WASHINGTON, D.C. — Today, a state trial court judge permanently blocked New York’s newly-enacted congressional and legislative maps. A group of Republican voters had filed a lawsuit against the state’s new districts earlier this year, arguing that the new congressional map and state Senate maps are invalid for two reasons: first, that the citizen-led Independent Redistricting Commission (IRC) and New York Legislature did not follow the state constitution’s redistricting process and second, that the maps are unconstitutional partisan gerrymanders that favor Democrats in violation of the New York Constitution. In the order today, the judge agreed with the petitioners that, procedurally, the Legislature violated the 2014 constitutional amendment by bypassing the IRC’s authority. Even though this lawsuit only challenged the congressional and state Senate maps, the judge determined that new Assembly districts similarly violate the state constitution because the “same faulty process was used for all three maps.” Even though the maps were found to be unconstitutional due to this procedural violation, the judge still addressed the plaintiffs’ second claim and held that the congressional map was unconstitutionally drawn with political bias. The judge gave the Legislature until April 11 to draw new maps that receive a “reasonable amount of bipartisan support.”

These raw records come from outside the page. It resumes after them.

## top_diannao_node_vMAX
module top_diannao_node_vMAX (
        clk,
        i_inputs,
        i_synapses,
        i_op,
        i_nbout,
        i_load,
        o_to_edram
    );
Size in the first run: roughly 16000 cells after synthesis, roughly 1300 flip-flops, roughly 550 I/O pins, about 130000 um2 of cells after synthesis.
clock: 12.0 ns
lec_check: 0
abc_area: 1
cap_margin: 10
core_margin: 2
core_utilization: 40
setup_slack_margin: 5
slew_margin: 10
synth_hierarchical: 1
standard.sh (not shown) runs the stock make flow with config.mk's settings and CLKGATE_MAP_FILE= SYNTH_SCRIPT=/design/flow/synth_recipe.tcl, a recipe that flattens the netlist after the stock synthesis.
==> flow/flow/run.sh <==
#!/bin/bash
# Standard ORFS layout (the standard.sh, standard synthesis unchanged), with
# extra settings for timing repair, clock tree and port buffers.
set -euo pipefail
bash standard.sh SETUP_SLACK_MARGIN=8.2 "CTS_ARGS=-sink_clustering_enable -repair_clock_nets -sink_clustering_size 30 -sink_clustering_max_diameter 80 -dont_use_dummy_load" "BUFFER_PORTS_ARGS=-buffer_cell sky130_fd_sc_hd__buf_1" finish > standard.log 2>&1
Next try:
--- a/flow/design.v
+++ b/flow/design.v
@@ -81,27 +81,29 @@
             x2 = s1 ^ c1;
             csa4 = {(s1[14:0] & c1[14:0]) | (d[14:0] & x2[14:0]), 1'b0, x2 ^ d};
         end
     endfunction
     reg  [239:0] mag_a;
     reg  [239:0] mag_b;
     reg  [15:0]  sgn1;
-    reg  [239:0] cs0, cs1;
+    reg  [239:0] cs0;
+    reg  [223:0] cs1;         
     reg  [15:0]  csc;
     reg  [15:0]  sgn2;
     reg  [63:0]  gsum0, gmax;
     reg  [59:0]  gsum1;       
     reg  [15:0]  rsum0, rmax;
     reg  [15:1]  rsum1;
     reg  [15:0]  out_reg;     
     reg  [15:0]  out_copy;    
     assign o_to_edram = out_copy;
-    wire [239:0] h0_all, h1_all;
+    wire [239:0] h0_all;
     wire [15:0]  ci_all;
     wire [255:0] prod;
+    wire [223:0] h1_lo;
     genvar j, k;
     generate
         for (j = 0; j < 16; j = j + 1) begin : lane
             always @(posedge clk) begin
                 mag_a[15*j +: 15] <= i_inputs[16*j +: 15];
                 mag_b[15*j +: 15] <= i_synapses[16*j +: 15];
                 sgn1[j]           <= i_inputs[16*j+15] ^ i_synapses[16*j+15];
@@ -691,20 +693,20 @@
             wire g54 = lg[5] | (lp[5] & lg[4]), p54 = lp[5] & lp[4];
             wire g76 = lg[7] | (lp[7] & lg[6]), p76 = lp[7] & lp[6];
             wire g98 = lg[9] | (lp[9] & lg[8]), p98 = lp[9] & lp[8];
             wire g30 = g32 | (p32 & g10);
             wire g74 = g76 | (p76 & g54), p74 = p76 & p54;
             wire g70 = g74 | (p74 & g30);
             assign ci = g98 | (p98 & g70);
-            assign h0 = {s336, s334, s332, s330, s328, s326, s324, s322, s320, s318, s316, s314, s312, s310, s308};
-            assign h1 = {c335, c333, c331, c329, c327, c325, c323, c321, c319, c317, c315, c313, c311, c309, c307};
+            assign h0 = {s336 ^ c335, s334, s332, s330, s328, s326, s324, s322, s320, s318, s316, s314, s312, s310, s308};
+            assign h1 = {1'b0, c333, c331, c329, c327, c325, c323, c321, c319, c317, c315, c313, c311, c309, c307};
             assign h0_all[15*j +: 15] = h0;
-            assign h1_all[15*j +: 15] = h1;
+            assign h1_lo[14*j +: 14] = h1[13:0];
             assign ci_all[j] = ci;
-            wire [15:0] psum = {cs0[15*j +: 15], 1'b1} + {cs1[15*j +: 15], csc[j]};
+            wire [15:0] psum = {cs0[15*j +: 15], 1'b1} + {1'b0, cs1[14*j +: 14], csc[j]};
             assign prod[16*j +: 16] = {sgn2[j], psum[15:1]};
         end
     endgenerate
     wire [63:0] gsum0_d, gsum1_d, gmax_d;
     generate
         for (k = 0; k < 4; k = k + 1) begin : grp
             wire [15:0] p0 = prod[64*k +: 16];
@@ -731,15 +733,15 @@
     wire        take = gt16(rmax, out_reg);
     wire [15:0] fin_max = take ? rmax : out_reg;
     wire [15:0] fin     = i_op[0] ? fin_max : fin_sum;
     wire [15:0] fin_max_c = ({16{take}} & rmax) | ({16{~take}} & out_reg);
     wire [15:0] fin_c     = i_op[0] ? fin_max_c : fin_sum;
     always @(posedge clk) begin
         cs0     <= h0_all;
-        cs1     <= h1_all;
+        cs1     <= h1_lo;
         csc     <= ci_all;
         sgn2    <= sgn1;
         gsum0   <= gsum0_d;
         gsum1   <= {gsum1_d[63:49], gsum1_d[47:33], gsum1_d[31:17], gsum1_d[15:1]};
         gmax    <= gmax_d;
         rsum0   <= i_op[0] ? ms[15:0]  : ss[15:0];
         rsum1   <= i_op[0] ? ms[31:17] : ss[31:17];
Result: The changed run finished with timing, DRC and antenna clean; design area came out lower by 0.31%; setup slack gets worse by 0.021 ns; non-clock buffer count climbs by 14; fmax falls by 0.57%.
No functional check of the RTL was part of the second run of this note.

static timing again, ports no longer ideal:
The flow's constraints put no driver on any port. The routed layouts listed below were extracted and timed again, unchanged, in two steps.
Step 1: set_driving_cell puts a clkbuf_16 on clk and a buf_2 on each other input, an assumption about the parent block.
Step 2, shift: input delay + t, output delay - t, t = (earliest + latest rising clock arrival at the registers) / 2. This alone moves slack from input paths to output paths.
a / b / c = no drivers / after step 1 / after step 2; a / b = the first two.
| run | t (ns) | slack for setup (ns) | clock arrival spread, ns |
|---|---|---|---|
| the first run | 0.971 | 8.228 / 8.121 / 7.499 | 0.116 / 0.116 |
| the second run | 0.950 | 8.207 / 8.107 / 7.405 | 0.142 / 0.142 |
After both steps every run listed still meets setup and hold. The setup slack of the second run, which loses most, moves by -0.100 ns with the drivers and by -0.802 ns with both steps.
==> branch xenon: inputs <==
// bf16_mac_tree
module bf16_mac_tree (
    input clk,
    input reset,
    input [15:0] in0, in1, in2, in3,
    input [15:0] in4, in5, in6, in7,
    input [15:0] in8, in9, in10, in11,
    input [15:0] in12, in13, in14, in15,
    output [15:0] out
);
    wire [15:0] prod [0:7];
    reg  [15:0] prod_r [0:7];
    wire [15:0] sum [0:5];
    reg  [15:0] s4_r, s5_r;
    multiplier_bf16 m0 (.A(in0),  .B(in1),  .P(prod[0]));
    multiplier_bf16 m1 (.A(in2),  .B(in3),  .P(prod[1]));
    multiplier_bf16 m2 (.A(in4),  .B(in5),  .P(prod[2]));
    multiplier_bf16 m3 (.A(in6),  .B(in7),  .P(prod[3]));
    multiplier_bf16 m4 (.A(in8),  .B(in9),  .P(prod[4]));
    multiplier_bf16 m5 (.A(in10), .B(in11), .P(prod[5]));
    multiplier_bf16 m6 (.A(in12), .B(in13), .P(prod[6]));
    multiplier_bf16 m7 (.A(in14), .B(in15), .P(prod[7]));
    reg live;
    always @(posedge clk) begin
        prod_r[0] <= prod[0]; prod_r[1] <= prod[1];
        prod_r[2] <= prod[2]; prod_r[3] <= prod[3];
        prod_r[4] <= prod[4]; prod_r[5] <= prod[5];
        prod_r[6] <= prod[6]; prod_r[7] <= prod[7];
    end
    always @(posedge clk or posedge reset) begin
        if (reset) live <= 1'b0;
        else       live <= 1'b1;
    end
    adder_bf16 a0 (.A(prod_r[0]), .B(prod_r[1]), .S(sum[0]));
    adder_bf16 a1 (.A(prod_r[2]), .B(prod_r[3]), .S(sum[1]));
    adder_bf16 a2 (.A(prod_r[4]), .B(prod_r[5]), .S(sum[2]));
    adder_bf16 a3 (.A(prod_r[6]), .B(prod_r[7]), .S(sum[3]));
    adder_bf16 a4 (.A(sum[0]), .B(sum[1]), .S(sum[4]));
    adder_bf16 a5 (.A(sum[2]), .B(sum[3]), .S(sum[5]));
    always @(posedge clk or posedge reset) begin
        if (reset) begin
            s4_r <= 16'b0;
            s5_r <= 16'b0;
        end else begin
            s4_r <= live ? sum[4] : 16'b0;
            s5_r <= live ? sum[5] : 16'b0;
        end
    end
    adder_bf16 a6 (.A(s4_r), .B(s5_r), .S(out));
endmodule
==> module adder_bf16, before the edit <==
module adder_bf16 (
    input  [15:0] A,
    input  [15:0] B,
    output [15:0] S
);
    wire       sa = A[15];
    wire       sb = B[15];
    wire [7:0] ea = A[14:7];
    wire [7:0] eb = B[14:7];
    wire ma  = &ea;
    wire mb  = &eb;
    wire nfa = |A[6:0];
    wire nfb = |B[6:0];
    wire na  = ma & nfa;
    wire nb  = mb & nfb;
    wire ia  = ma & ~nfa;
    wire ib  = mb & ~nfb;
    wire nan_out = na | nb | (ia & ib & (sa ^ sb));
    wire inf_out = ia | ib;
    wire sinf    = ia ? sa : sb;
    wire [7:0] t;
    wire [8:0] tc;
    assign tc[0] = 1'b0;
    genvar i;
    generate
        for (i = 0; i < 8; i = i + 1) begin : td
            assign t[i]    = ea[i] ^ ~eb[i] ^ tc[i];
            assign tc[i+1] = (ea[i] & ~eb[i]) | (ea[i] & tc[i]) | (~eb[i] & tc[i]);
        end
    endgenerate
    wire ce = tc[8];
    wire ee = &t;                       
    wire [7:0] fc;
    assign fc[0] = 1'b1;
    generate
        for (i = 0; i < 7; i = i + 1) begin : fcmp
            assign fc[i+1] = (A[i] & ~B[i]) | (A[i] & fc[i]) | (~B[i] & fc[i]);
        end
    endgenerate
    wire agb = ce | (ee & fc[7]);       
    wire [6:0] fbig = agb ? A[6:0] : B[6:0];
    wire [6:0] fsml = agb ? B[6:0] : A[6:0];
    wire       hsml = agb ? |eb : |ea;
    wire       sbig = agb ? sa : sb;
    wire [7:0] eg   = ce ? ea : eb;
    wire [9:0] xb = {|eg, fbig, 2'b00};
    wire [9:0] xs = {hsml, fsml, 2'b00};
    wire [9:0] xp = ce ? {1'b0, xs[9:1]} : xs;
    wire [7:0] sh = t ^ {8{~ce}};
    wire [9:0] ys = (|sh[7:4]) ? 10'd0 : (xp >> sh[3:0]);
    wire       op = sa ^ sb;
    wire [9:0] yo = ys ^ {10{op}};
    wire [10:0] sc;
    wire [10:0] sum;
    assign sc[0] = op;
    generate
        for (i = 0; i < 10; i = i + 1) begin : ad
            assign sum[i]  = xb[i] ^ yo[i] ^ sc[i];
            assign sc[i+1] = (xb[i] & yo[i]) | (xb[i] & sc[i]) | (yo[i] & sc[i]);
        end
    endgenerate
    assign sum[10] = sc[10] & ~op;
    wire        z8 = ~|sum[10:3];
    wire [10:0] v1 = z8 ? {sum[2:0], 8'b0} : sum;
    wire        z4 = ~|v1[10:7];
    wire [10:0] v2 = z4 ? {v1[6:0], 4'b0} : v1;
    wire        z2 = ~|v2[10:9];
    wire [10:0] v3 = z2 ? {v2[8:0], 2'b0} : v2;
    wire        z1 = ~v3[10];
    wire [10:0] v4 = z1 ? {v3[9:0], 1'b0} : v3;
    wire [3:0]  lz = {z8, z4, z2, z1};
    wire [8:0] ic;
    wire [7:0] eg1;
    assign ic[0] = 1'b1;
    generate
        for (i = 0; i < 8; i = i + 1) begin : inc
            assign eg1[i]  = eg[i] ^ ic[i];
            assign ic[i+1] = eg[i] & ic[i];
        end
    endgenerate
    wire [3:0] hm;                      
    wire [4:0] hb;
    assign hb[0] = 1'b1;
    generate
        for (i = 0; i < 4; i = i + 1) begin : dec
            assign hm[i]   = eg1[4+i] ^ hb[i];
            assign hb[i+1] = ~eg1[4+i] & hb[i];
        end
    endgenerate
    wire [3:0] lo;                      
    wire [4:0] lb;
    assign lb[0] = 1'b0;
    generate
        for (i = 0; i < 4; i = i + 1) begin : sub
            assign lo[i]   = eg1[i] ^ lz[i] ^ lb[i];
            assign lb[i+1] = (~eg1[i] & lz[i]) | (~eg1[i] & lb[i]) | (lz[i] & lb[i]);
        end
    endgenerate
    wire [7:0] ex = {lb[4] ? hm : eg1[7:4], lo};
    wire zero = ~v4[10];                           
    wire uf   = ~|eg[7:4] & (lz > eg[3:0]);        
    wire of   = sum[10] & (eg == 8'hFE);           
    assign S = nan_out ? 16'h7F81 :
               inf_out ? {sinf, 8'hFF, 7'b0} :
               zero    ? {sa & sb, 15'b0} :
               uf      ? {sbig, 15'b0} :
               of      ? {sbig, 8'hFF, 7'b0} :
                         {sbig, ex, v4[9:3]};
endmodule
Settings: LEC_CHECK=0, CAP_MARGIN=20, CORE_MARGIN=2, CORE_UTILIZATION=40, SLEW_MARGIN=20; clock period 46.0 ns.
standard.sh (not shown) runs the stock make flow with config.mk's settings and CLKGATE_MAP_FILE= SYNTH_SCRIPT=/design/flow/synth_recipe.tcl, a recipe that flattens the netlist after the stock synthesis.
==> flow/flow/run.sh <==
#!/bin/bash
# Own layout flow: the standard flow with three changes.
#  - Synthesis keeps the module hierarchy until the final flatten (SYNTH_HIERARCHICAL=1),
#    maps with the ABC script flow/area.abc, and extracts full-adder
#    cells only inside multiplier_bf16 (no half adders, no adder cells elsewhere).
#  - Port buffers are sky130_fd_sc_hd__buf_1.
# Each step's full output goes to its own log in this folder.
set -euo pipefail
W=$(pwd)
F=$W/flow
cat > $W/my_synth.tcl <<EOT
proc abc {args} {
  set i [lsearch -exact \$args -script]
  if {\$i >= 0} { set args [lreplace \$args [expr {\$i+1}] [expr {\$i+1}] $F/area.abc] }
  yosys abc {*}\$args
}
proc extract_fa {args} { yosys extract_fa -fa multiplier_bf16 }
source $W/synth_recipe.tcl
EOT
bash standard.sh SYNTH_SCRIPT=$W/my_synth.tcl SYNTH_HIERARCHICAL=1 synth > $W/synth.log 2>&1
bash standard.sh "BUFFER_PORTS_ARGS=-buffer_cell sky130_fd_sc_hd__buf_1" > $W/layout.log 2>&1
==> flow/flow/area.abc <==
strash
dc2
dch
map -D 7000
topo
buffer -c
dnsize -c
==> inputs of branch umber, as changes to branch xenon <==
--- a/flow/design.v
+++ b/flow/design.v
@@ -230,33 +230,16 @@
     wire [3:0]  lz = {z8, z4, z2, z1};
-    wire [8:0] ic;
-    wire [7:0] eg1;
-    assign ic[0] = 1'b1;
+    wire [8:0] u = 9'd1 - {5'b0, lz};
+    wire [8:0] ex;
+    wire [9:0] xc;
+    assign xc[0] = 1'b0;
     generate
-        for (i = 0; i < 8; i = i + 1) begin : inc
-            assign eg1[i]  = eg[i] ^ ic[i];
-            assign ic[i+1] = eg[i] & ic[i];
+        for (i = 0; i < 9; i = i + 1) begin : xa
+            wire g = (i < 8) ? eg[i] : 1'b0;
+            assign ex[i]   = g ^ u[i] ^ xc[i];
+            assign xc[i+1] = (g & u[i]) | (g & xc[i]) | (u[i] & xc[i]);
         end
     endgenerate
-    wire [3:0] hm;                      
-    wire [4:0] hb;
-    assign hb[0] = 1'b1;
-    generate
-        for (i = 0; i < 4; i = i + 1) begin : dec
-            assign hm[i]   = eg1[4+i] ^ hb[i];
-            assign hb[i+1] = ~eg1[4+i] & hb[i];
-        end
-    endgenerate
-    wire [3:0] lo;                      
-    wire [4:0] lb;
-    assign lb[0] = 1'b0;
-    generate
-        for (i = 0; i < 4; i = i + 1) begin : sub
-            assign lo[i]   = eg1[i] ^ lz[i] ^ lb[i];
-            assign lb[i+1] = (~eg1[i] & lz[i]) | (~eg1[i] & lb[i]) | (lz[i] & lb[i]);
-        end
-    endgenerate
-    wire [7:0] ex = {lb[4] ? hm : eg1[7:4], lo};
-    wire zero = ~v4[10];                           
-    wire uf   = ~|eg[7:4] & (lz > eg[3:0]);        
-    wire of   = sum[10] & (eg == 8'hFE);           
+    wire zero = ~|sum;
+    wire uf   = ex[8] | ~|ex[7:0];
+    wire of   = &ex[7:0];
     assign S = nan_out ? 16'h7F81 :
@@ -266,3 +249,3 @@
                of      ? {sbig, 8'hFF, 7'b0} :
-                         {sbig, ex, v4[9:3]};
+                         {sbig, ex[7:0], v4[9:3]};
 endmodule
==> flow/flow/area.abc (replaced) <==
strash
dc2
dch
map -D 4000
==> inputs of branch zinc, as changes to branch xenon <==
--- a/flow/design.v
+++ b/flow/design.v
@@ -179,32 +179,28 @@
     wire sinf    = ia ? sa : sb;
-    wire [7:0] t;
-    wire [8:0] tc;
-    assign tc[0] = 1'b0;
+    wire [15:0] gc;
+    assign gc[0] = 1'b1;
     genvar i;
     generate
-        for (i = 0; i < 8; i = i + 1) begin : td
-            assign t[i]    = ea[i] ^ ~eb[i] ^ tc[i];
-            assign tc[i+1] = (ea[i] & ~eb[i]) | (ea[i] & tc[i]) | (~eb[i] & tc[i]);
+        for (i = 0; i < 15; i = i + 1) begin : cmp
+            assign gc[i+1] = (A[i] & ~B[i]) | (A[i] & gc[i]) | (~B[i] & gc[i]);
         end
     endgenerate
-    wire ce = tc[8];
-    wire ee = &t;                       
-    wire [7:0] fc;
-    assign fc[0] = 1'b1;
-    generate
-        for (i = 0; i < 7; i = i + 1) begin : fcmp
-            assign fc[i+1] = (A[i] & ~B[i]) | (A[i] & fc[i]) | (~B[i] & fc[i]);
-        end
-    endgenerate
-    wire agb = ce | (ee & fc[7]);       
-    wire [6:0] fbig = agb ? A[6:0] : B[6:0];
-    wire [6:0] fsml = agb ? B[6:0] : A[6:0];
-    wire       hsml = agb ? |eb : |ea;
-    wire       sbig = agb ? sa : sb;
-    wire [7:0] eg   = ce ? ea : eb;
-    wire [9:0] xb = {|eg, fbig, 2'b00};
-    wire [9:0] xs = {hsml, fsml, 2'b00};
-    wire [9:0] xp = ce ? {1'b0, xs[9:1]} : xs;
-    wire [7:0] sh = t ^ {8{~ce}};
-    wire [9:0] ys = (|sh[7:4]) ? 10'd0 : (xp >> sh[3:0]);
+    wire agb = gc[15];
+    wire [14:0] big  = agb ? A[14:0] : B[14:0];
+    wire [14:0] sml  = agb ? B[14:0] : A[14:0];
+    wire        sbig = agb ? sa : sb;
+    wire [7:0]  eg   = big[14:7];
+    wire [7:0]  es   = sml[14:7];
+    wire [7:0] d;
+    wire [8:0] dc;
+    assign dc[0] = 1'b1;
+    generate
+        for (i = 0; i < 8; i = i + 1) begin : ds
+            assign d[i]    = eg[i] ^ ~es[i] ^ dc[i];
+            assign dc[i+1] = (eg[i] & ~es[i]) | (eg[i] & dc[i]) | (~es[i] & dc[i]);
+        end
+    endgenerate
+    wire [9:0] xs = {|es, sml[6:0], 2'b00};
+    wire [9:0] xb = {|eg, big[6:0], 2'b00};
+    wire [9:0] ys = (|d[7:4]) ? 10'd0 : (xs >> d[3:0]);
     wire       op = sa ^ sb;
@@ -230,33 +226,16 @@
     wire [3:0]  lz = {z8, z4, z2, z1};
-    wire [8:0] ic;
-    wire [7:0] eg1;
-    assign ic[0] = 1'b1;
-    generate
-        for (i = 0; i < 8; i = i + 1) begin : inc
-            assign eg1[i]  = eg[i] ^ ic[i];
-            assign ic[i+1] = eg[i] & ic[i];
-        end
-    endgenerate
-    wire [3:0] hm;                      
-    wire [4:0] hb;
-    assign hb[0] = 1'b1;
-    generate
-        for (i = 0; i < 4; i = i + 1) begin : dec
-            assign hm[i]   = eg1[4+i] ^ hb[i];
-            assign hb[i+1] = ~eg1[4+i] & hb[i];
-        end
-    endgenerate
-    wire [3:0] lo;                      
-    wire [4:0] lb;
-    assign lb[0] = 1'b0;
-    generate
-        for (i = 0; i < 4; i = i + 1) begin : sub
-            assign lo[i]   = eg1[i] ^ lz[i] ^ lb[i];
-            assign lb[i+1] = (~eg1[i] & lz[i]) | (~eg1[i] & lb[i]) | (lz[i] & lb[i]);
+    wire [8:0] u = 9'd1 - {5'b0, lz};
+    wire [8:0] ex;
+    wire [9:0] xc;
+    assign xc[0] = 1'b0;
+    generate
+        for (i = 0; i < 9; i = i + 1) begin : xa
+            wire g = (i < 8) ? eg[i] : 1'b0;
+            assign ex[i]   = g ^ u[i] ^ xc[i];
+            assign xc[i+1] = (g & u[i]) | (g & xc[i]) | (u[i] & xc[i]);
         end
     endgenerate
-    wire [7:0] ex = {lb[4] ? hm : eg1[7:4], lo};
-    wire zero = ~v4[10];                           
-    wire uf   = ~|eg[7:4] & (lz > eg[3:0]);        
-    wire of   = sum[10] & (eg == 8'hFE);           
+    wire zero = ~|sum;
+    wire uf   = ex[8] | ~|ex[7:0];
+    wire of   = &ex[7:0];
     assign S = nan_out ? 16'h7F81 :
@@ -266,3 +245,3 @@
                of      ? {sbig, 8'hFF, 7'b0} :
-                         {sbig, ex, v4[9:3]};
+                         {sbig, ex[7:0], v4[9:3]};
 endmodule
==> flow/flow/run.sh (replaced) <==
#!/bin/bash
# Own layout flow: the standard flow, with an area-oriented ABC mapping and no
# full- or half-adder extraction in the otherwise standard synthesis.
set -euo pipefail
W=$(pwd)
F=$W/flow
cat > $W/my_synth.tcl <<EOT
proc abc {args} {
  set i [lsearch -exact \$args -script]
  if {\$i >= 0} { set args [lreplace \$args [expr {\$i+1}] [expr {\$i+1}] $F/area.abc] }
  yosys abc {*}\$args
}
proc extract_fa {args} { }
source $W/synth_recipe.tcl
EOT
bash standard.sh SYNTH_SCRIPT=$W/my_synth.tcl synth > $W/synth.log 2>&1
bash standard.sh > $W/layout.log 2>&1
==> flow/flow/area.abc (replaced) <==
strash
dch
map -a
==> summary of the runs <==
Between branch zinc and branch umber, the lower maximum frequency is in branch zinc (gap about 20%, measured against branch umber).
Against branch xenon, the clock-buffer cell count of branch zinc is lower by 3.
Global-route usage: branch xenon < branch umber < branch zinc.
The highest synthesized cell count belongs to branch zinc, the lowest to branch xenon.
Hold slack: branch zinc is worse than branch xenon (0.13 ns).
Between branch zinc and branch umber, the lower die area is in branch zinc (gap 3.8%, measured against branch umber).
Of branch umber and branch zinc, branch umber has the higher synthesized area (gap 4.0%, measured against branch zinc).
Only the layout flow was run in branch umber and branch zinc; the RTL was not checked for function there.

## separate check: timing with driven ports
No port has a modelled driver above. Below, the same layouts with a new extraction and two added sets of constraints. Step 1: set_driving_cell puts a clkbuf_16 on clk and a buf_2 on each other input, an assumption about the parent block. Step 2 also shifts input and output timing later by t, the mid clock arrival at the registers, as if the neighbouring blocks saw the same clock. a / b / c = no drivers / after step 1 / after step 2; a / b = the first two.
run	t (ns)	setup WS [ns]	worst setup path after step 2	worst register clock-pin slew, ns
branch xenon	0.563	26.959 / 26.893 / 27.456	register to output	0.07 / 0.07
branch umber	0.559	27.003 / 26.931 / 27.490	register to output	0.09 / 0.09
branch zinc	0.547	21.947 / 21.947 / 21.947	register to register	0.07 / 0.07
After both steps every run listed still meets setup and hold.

In January, the New York Legislature rejected the first series of redistricting maps sent to them by the Commission. According to the state’s constitutional amendment outlining the redistricting process, the Commission then had 15 days to submit new maps for consideration by the Legislature. In the order, the judge laments the fact that the Commission gave up well before its 15-day deadline, and instead the Legislature stepped in to draw significantly different plans in violation of the constitutional redistricting requirements. “The Legislature is not free to ignore the IRC maps and develop their own,” wrote the judge, also finding a law passed in November 2021 that alters the redistricting process unconstitutional.
Under New York law, if the state appeals, this decision will be paused while the appeal is pending.